Within all of this complexity, The Brothers Karamazov also finds some time to really be human, through the story of Alexey (one of the three brothers) and his interaction with a group of boys he finds being unruly. Their transformation, innocence and willingness to grow is one of the purest parts of the novel, even if it has nothing much to do with the main story.
It only seeks to drive home the purity of the human spirit even as it faces a world set to darken it.
It’s hard to think of an author other than Dostoevsky who could juggle so many themes together and moreover, tie them all into one coherent story without it looking he’s jumping off rails at every other moment to cover a philosophy of his choosing. All these different philosophies and arguments flow with the main story and do something to drive the plot forward and give the reader insight into the mind of potential murderers and victims. All these various personalities provide the motive of murder, the motive to save the murderer and the motive to love him. Without these invaluable insights, I daresay the story would have been incomplete and almost too simplistic.
Instead, you find an engaging tale that stays with you long after you have closed the book, leaving you to wonder on how complex human beings can truly be, and how many variables, thoughts and emotions go into each action that is carried out.
Fyodor Dostoevsky is no psychiatrist, and therefore, there is no need to take his word on the human mind or the heart. The ideas he propounds and the conclusions he arrives at can be challenged, and definitely should be. It’s been 140 years since the novel was first published and our experience and insights have deepened in those years. But the fundamentals remain sound, and we can build on them without fear.
It’s hard to review books like The Brothers Karamazov. Books like these are legendary, and offer themselves to multiple interpretations depending on the reader’s own experiences and perceptions. There is no single conclusion to be derived from this book, and perhaps, that’s the reason it remains such a great one.
Books like these are capable of adapting to every new generation, every new idea and every new school of psychology as newer readers pick them up, read them through and challenge the ideas enshrined within them.

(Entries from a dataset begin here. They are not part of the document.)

--- src/epoch_to_calendar_assert.svh ---
// Assertion macros shared by the epoch_to_calendar RTL.
// Each macro expects the clock aclk and the active-low reset aresetn in scope.
`ifndef EPOCH_TO_CALENDAR_ASSERT_SVH
`define EPOCH_TO_CALENDAR_ASSERT_SVH

// The consequent must hold in the same cycle as the antecedent.
`define E2C_ASSERT_SAME(label, ante, cons, msg) \
    label: assert property (@(posedge aclk) disable iff (!aresetn) (ante) |-> (cons)) \
        else $error(msg);

// The consequent must hold in the cycle after the antecedent.
`define E2C_ASSERT_NEXT(label, ante, cons, msg) \
    label: assert property (@(posedge aclk) disable iff (!aresetn) (ante) |=> (cons)) \
        else $error(msg);

`endif

--- src/e2c_pkg.sv ---
// Constants and helper tables for the epoch_to_calendar block.
// No dependencies; used by epoch_to_calendar.
package e2c_pkg;

    // Calendar window reported by the block.
    localparam int BASE_YEAR = 2020;
    localparam int YEAR_SPAN = 64;

    // Field widths.
    localparam int TS_W   = 32;
    localparam int OFS_W  = 17;
    localparam int YEAR_W = 12;

    // Seconds from 1970-01-01 to 2000-03-01, both 00:00:00 UTC.
    localparam logic [TS_W-1:0] MAR2000_EPOCH = 32'(946684800 + 86400 * 60);

    // Cycle lengths in days of the March-first calendar.
    localparam int DAYS_100Y = 365 * 100 + 24;
    localparam int DAYS_4Y   = 365 * 4 + 1;
    localparam int DAYS_1Y   = 365;

    // Seconds per day split as 128 * 675, so the low 7 bits pass around the divider.
    localparam int DAY_LOW_BITS = 7;
    localparam int DAY_DIVISOR  = 86400 / 128;

    // Day within a March-first year at which each month starts (March first).
    localparam logic [8:0] MONTH_START [12] = '{
        9'd0, 9'd31, 9'd61, 9'd92, 9'd122, 9'd153,
        9'd184, 9'd214, 9'd245, 9'd275, 9'd306, 9'd337
    };

    // Month index 0..11 (0 = March) for a day of the March-first year.
    function automatic logic [3:0] month_index(input logic [8:0] day_of_year);
        logic [3:0] idx;
        idx = 4'd0;
        for (int i = 1; i < 12; i++) begin
            if (day_of_year >= MONTH_START[i]) begin
                idx = 4'(i);
            end
        end
        return idx;
    endfunction

endpackage

--- src/e2c_cdiv.sv ---
// Two-stage divider by a constant: reciprocal multiply, then one correction step.
// Uses no package items; instantiated by epoch_to_calendar.
module e2c_cdiv #(
    parameter int DW      = 25,
    parameter int QW      = 16,
    parameter int RW      = 10,
    parameter int DIVISOR = 675,
    parameter int SHIFT   = 35
) (
    input  logic          aclk,
    input  logic          en,
    input  logic [DW-1:0] dividend,
    output logic [QW-1:0] quotient,
    output logic [RW-1:0] remainder
);

    // The reciprocal is rounded down, so the estimate is the quotient or one less.
    localparam longint unsigned RECIP = (64'd1 << SHIFT) / DIVISOR;
    localparam int MW = $clog2(RECIP + 1);
    localparam logic [MW-1:0] RECIP_C = MW'(RECIP);
    localparam logic [DW-1:0] DIV_C   = DW'(DIVISOR);

    logic [DW+MW-1:0] prod;
    logic [QW-1:0]    est_next, est_reg;
    logic [DW-1:0]    dvd_reg;
    logic [DW-1:0]    back_prod;
    logic [DW-1:0]    diff;
    logic             fix;
    logic [QW-1:0]    quo_next, quo_reg;
    logic [RW-1:0]    rem_next, rem_reg;

    // First stage: quotient estimate from the reciprocal product.
    assign prod     = {{MW{1'b0}}, dividend} * {{DW{1'b0}}, RECIP_C};
    assign est_next = prod[SHIFT +: QW];

    always_ff @(posedge aclk) begin
        if (en) begin
            est_reg <= est_next;
            dvd_reg <= dividend;
        end
    end

    // Second stage: remainder of the estimate, bumped once if it reaches the divisor.
    assign back_prod = DW'(est_reg) * DIV_C;
    assign diff      = dvd_reg - back_prod;
    assign fix       = (diff >= DIV_C);
    assign quo_next  = est_reg + QW'(fix);
    assign rem_next  = fix ? RW'(diff - DIV_C) : RW'(diff);

    always_ff @(posedge aclk) begin
        if (en) begin
            quo_reg <= quo_next;
            rem_reg <= rem_next;
        end
    end

    assign quotient  = quo_reg;
    assign remainder = rem_reg;

endmodule

--- src/epoch_to_calendar.sv ---
// Top level of the Unix timestamp to calendar converter (nine-stage pipeline).
// Depends on e2c_pkg, e2c_cdiv and epoch_to_calendar_assert.svh.
//
// Channel   Direction  Handshake          Payload
// s_        in         s_tvalid/s_tready  s_tdata: timestamp
// m_        out        m_tvalid/m_tready  m_tuser: in_range; m_tdata: date and time
// cfg_      in         cfg_wen            cfg_wdata: time zone offset in seconds
//
// A result is offered from the output stage; one item can enter every cycle while the
// output is not stalled. The nine register stages are the offset stage, the day divider,
// the century stage, the 4-year divider (each divider a multiply and a correction stage),
// the year, month and output stages; hours and minutes are divided alongside.
// Reset clears the valid bits and the offset register to zero.
// A stalled output freezes the whole pipeline and drops s_tready in the same cycle.
`include "epoch_to_calendar_assert.svh"

module epoch_to_calendar (
    input  logic        aclk,
    input  logic        aresetn,
    // Configuration register.
    input  logic        cfg_wen,
    input  logic [16:0] cfg_wdata,   // time zone offset in seconds, two's complement
    // Input items.
    input  logic        s_tvalid,
    output logic        s_tready,
    input  logic [31:0] s_tdata,     // [31:0] timestamp
    // Result items.
    output logic        m_tvalid,
    input  logic        m_tready,
    output logic        m_tuser,     // [0] in_range
    output logic [31:0] m_tdata      // [5:0] year_offset, [9:6] month, [14:10] day,
                                     // [19:15] hour, [25:20] minute, [31:26] second
);

    localparam int NSTAGE = 9;
    localparam logic [e2c_pkg::YEAR_W-1:0] YEAR_LO = 12'(e2c_pkg::BASE_YEAR);
    localparam logic [e2c_pkg::YEAR_W-1:0] YEAR_HI =
        12'(e2c_pkg::BASE_YEAR + e2c_pkg::YEAR_SPAN - 1);

    logic                     en;
    logic [NSTAGE-1:0]        valid_next, valid_reg;
    logic [e2c_pkg::OFS_W-1:0] offset_reg;

    // Stage 1 signals.
    logic [31:0] shifted_t;
    logic [31:0] secs_next, secs_s1_reg;
    logic        pre_next, pre_s1_reg;

    // Stages 2 and 3 signals.
    logic [6:0]  lo7_s2_reg, lo7_s3_reg;
    logic        pre_s2_reg, pre_s3_reg;
    logic [15:0] days_s3;
    logic [9:0]  rday_s3;

    // Stage 4 signals.
    logic        c100_next, c100_s4_reg;
    logic [15:0] rd1_next, rd1_s4_reg;
    logic [16:0] rems_next, rems_s4_reg;
    logic        pre_s4_reg;

    // Stages 5 and 6 signals.
    logic        c100_s5_reg, c100_s6_reg;
    logic        pre_s5_reg, pre_s6_reg;
    logic [4:0]  c4_s6;
    logic [10:0] rd2_s6;
    logic [4:0]  hour_s6;
    logic [11:0] rh_s6;

    // Stage 7 signals.
    logic [1:0]  c1_next, c1_s7_reg;
    logic [8:0]  rd3_next, rd3_s7_reg;
    logic [4:0]  c4_s7_reg;
    logic        c100_s7_reg;
    logic [4:0]  hour_s7_reg;
    logic        pre_s7_reg;

    // Stage 8 signals.
    logic [3:0]  mon_next, mon_s8_reg;
    logic [4:0]  day_next, day_s8_reg;
    logic [11:0] years_next, years_s8_reg;
    logic [4:0]  hour_s8_reg;
    logic        pre_s8_reg;
    logic [5:0]  minute_s8;
    logic [5:0]  second_s8;

    // Stage 9 (output) signals.
    logic [3:0]  mon_shift;
    logic        mon_wrap;
    logic [3:0]  month_calc;
    logic [11:0] years_calc;
    logic        in_range_calc;
    logic        tuser_next, tuser_reg;
    logic [31:0] tdata_next, tdata_reg;

    // The whole pipeline advances unless a result is waiting on the output.
    assign en       = !valid_reg[NSTAGE-1] || m_tready;
    assign s_tready = en;
    assign m_tvalid = valid_reg[NSTAGE-1];
    assign m_tuser  = tuser_reg;
    assign m_tdata  = tdata_reg;

    // Offset register.
    always_ff @(posedge aclk) begin
        if (!aresetn) begin
            offset_reg <= '0;
        end else if (cfg_wen) begin
            offset_reg <= cfg_wdata;
        end
    end

    // Valid bits travel with the items.
    assign valid_next = {valid_reg[NSTAGE-2:0], s_tvalid};

    always_ff @(posedge aclk) begin
        if (!aresetn) begin
            valid_reg <= '0;
        end else if (en) begin
            valid_reg <= valid_next;
        end
    end

    // Stage 1: apply the offset with 32-bit wrap and count seconds from March 2000.
    assign shifted_t = s_tdata + {{(32 - e2c_pkg::OFS_W){offset_reg[e2c_pkg::OFS_W-1]}},
                                  offset_reg};
    assign pre_next  = (shifted_t < e2c_pkg::MAR2000_EPOCH);
    assign secs_next = shifted_t - e2c_pkg::MAR2000_EPOCH;

    always_ff @(posedge aclk) begin
        if (en) begin
            secs_s1_reg <= secs_next;
            pre_s1_reg  <= pre_next;
        end
    end

    // Stages 2 and 3: days and seconds of day, dividing the upper bits by 675.
    e2c_cdiv #(
        .DW(25), .QW(16), .RW(10), .DIVISOR(e2c_pkg::DAY_DIVISOR), .SHIFT(35)
    ) u_day_div (
        .aclk      (aclk),
        .en        (en),
        .dividend  (secs_s1_reg[31:e2c_pkg::DAY_LOW_BITS]),
        .quotient  (days_s3),
        .remainder (rday_s3)
    );

    always_ff @(posedge aclk) begin
        if (en) begin
            lo7_s2_reg <= secs_s1_reg[e2c_pkg::DAY_LOW_BITS-1:0];
            lo7_s3_reg <= lo7_s2_reg;
            pre_s2_reg <= pre_s1_reg;
            pre_s3_reg <= pre_s2_reg;
        end
    end

    // Stage 4: century split (the day count never reaches a 400-year cycle).
    assign c100_next = (days_s3 >= 16'(e2c_pkg::DAYS_100Y));
    assign rd1_next  = c100_next ? days_s3 - 16'(e2c_pkg::DAYS_100Y) : days_s3;
    assign rems_next = {rday_s3, lo7_s3_reg};

    always_ff @(posedge aclk) begin
        if (en) begin
            c100_s4_reg <= c100_next;
            rd1_s4_reg  <= rd1_next;
            rems_s4_reg <= rems_next;
            pre_s4_reg  <= pre_s3_reg;
        end
    end

    // Stages 5 and 6: 4-year cycles of the day, and hours of the second count.
    e2c_cdiv #(
        .DW(16), .QW(5), .RW(11), .DIVISOR(e2c_pkg::DAYS_4Y), .SHIFT(24)
    ) u_quad_div (
        .aclk      (aclk),
        .en        (en),
        .dividend  (rd1_s4_reg),
        .quotient  (c4_s6),
        .remainder (rd2_s6)
    );

    e2c_cdiv #(
        .DW(17), .QW(5), .RW(12), .DIVISOR(3600), .SHIFT(24)
    ) u_hour_div (
        .aclk      (aclk),
        .en        (en),
        .dividend  (rems_s4_reg),
        .quotient  (hour_s6),
        .remainder (rh_s6)
    );

    always_ff @(posedge aclk) begin
        if (en) begin
            c100_s5_reg <= c100_s4_reg;
            c100_s6_reg <= c100_s5_reg;
            pre_s5_reg  <= pre_s4_reg;
            pre_s6_reg  <= pre_s5_reg;
        end
    end

    // Stage 7: single years within the 4-year cycle; the last day stays in year three.
    always_comb begin
        c1_next = 2'd0;
        if (rd2_s6 >= 11'(e2c_pkg::DAYS_1Y)) begin
            c1_next = 2'd1;
        end
        if (rd2_s6 >= 11'(2 * e2c_pkg::DAYS_1Y)) begin
            c1_next = 2'd2;
        end
        if (rd2_s6 >= 11'(3 * e2c_pkg::DAYS_1Y)) begin
            c1_next = 2'd3;
        end
    end

    assign rd3_next = 9'(rd2_s6 - 11'(c1_next) * 11'(e2c_pkg::DAYS_1Y));

    always_ff @(posedge aclk) begin
        if (en) begin
            c1_s7_reg   <= c1_next;
            rd3_s7_reg  <= rd3_next;
            c4_s7_reg   <= c4_s6;
            c100_s7_reg <= c100_s6_reg;
            hour_s7_reg <= hour_s6;
            pre_s7_reg  <= pre_s6_reg;
        end
    end

    // Stages 7 and 8: minutes and seconds of the hour remainder.
    e2c_cdiv #(
        .DW(12), .QW(6), .RW(6), .DIVISOR(60), .SHIFT(16)
    ) u_min_div (
        .aclk      (aclk),
        .en        (en),
        .dividend  (rh_s6),
        .quotient  (minute_s8),
        .remainder (second_s8)
    );

    // Stage 8: month lookup and the March-first year number.
    assign mon_next   = e2c_pkg::month_index(rd3_s7_reg);
    assign day_next   = 5'(rd3_s7_reg - e2c_pkg::MONTH_START[mon_next] + 9'd1);
    assign years_next = 12'd2000 + 12'(c1_s7_reg) + {5'd0, c4_s7_reg, 2'd0}
                        + (c100_s7_reg ? 12'd100 : 12'd0);

    always_ff @(posedge aclk) begin
        if (en) begin
            mon_s8_reg   <= mon_next;
            day_s8_reg   <= day_next;
            years_s8_reg <= years_next;
            hour_s8_reg  <= hour_s7_reg;
            pre_s8_reg   <= pre_s7_reg;
        end
    end

    // Stage 9: move to a January-first year, check the window and zero out-of-range items.
    assign mon_shift     = mon_s8_reg + 4'd2;
    assign mon_wrap      = (mon_shift >= 4'd12);
    assign month_calc    = mon_wrap ? mon_shift - 4'd11 : mon_shift + 4'd1;
    assign years_calc    = years_s8_reg + 12'(mon_wrap);
    assign in_range_calc = !pre_s8_reg && (years_calc >= YEAR_LO) && (years_calc <= YEAR_HI);

    always_comb begin
        tuser_next = 1'b0;
        tdata_next = '0;
        if (in_range_calc) begin
            tuser_next = 1'b1;
            tdata_next = {second_s8, minute_s8, hour_s8_reg, day_s8_reg, month_calc,
                          6'(years_calc - YEAR_LO)};
        end
    end

    always_ff @(posedge aclk) begin
        if (en) begin
            tuser_reg <= tuser_next;
            tdata_reg <= tdata_next;
        end
    end

    // Checks on the pipeline control and the result encoding.
    `E2C_ASSERT_SAME(a_ready_only_on_stall, !s_tready, m_tvalid && !m_tready, "input blocked without an output stall")
    `E2C_ASSERT_NEXT(a_accept_enters, s_tvalid && s_tready, valid_reg[0], "accepted item missing in first stage")
    `E2C_ASSERT_SAME(a_zero_when_out, m_tvalid && !m_tuser, m_tdata == 32'd0, "out-of-range item carries nonzero fields")
    `E2C_ASSERT_SAME(a_month_legal, m_tvalid && m_tuser, (m_tdata[9:6] >= 4'd1) && (m_tdata[9:6] <= 4'd12) && (m_tdata[14:10] >= 5'd1), "month or day out of range")
    `E2C_ASSERT_SAME(a_time_legal, m_tvalid && m_tuser, (m_tdata[19:15] < 5'd24) && (m_tdata[25:20] < 6'd60) && (m_tdata[31:26] < 6'd60), "time of day out of range")

endmodule
--- config.mk ---
export PLATFORM = sky130hd
export DESIGN_NAME = epoch_to_calendar
export DESIGN_NICKNAME = d
export VERILOG_FILES = /design/src/e2c_pkg.sv /design/src/e2c_cdiv.sv /design/src/epoch_to_calendar.sv
export VERILOG_INCLUDE_DIRS = /design/src /design/src/src
export SDC_FILE = /design/constraint.sdc
export NUM_CORES = 2
export LEC_CHECK = 0
export BUFFER_PORTS_ARGS = -buffer_cell sky130_fd_sc_hd__buf_2
export CAP_MARGIN = 10
export CORE_MARGIN = 4
export CORE_UTILIZATION = 66
export DETAILED_ROUTE_END_ITERATION = 6
export PLACE_DENSITY = 0.8
export SYNTH_ARGS = -nofsm -noshare
export SYNTH_HDL_FRONTEND = slang
export SYNTH_SLANG_ARGS = --single-unit
--- constraint.sdc ---
create_clock -name aclk -period 13.98 [get_ports aclk]
set_input_delay 2.796 -clock aclk [delete_from_list [all_inputs] [get_ports aclk]]
set_output_delay 2.796 -clock aclk [all_outputs]
set_load 0.01 [all_outputs]
Yosys cells after proc, flatten, opt, wreduce, memory -nomap -nowiden
Memories as Yosys holds them, arrays and structs flattened.
Cells that the tools add are included.
{"block": "word_totals", "mem_count": 1, "romBits": 144, "ff_bits": 370, "out_inout_bits": 35}
{"name": "(no name shown)", "words": 16, "width": 9, "read_ports": 1, "rd_ports_with_merged_regs": 0, "write_ports": 0, "line": "epoch_to_calendar.sv:239", "text": "assign day_next = 5'(rd3_s7_reg - e2c_pkg::MONTH_START[mon_next] + 9'd1);"}
{"block": "classes", "n_reduce_logical": 5, "add_sub_neg": 26, "n_lt_le_gt_ge": 24, "n_mul": 9, "bitwise": 1, "muxes": 24}
{"operator": "$mul 25x24->49 const B", "n": 1}
{"operator": "$mux 4", "n": 11}
{"operator": "$ge 9x8->1 const B", "n": 4}
{"operator": "$add 32x32->32", "n": 1}
{"operator": "$lt 32x30->1 const B", "n": 1}
{"operator": "$sub 32x30->32 const B", "n": 1}
{"operator": "$mul 16x14->29 const B", "n": 1}
{"operator": "$ge 9x9->1 const B", "n": 3}
{"operator": "$mul 17x11->27 const B", "n": 1}
{"operator": "$ge 25x10->1 const B", "n": 1}
{"operator": "$mul 16x10->25 const B", "n": 1}
{"operator": "$sub 25x25->25", "n": 1}
{"operator": "$add 12x7->12", "n": 2}
{"operator": "$mul 12x9->20 const B", "n": 1}
{"operator": "$ge 9x7->1 const B", "n": 2}
{"operator": "$ge 17x12->1 const B", "n": 1}
{"operator": "$sub 17x17->17", "n": 1}
{"operator": "$add 16x1->16", "n": 1}
{"operator": "$ge 16x11->1 const B", "n": 1}
{"operator": "$ge 16x16->1 const B", "n": 1}
{"operator": "$mul 5x11->16 const B", "n": 1}
{"operator": "$mux 16", "n": 1}
{"operator": "$sub 16x16->16", "n": 1}
{"operator": "$sub 16x16->16 const B", "n": 1}
{"operator": "40 further kinds", "n": 48}

Longest topological paths before layout
{"block": "depth", "ltp_word": 18, "depth_mapped": 27}

By module
A second synthesis with hierarchy kept.
{"block": "hier_totals", "cells_unflattened": 3853, "area_unflattened_um2": 41586.1}
{"mod": "e2c_cdiv (u_day_div)", "seq_area_each_um2": 2011.9, "cells_per_inst": 1494, "area_each_um2": 15522.4, "instances": 1}
{"mod": "epoch_to_calendar", "seq_area_each_um2": 5655.4, "cells_per_inst": 906, "area_each_um2": 10566.4, "instances": 1}
{"mod": "e2c_cdiv (u_quad_div)", "seq_area_each_um2": 1111.1, "cells_per_inst": 738, "area_each_um2": 7390.8, "instances": 1}
{"mod": "e2c_cdiv (u_hour_div)", "seq_area_each_um2": 1171.1, "cells_per_inst": 445, "area_each_um2": 5126.2, "instances": 1}
{"mod": "e2c_cdiv (u_min_div)", "seq_area_each_um2": 900.9, "cells_per_inst": 270, "area_each_um2": 2980.4, "instances": 1}

Worst setup path after synthesis
No wires, ideal clock.
{"block": "synth_path", "kind": "in2reg", "startpoint": "in m_tready", "endpoint": "reg c100_s4_reg (enable)", "setup_slack_ns": 1.487, "cell_stages": 3, "setup_ns": 2.878, "arrival_ns": 9.615, "path_buffers": 1, "path_cell_list": "nor2b_1 > clkbuf_1 > clkinv_1"}
{"block": "synth_via", "elab_chain_cells": 1}
{"element": "start: declaration", "line": "epoch_to_calendar.sv:29", "text": "input logic m_tready,"}
{"element": "$logic_or 1x1->1", "line": "epoch_to_calendar.sv:96", "text": "assign en = !valid_reg[NSTAGE-1] || m_tready;"}
{"element": "net s_tready", "line": "epoch_to_calendar.sv:25", "text": "output logic s_tready,"}
{"element": "end signal: assignment", "line": "epoch_to_calendar.sv:162", "text": "c100_s4_reg <= c100_next;"}
{"element": "end: declaration", "line": "epoch_to_calendar.sv:56", "text": "logic c100_next, c100_s4_reg;"}
The timed path passes the listed nets, and every way through them passes these cells.
A chain may end at the register's enable or synchronous reset.

Final worst setup path
{"block": "layout_path", "startpoint": "reg secs_s1_reg[17]", "endpoint": "reg u_day_div.est_reg[15] (data pin)"}
{"block": "layout_via", "elab_chain_cells": 1}
{"element": "start: declaration", "line": "epoch_to_calendar.sv:46", "text": "logic [31:0] secs_next, secs_s1_reg;"}
{"element": "start signal: assignment", "line": "epoch_to_calendar.sv:130", "text": "secs_s1_reg <= secs_next;"}
{"element": "$mul 25x24->49", "line": "e2c_cdiv.sv:33", "text": "assign prod = {{MW{1'b0}}, dividend} * {{DW{1'b0}}, RECIP_C};"}
{"element": "net u_day_div.prod[50]", "line": "e2c_cdiv.sv:23", "text": "logic [DW+MW-1:0] prod;"}
{"element": "end signal: assignment", "line": "e2c_cdiv.sv:38", "text": "est_reg <= est_next;"}
{"element": "end: declaration", "line": "e2c_cdiv.sv:24", "text": "logic [QW-1:0] est_next, est_reg;"}
The timed path passes the listed nets, and every way through them passes these cells.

It’s the reason why books like these are worth reading and reading again. They are the ones that help us grow and help us adapt.
The Brothers Karamazov is not an easy read. It is long, complex, fraught with emotion, filled with schools of philosophies and worldviews and will need time and focus to get through. But it is a read that well worth the time spent on it, because it is a book you will never truly put down. Long after the last page has been turned, months later, years after, you will find your mind suddenly revisiting a piece of this literature and seeing it in a new light.
That’s how literature remains immortal. That’s why The Brothers Karamazov will endure.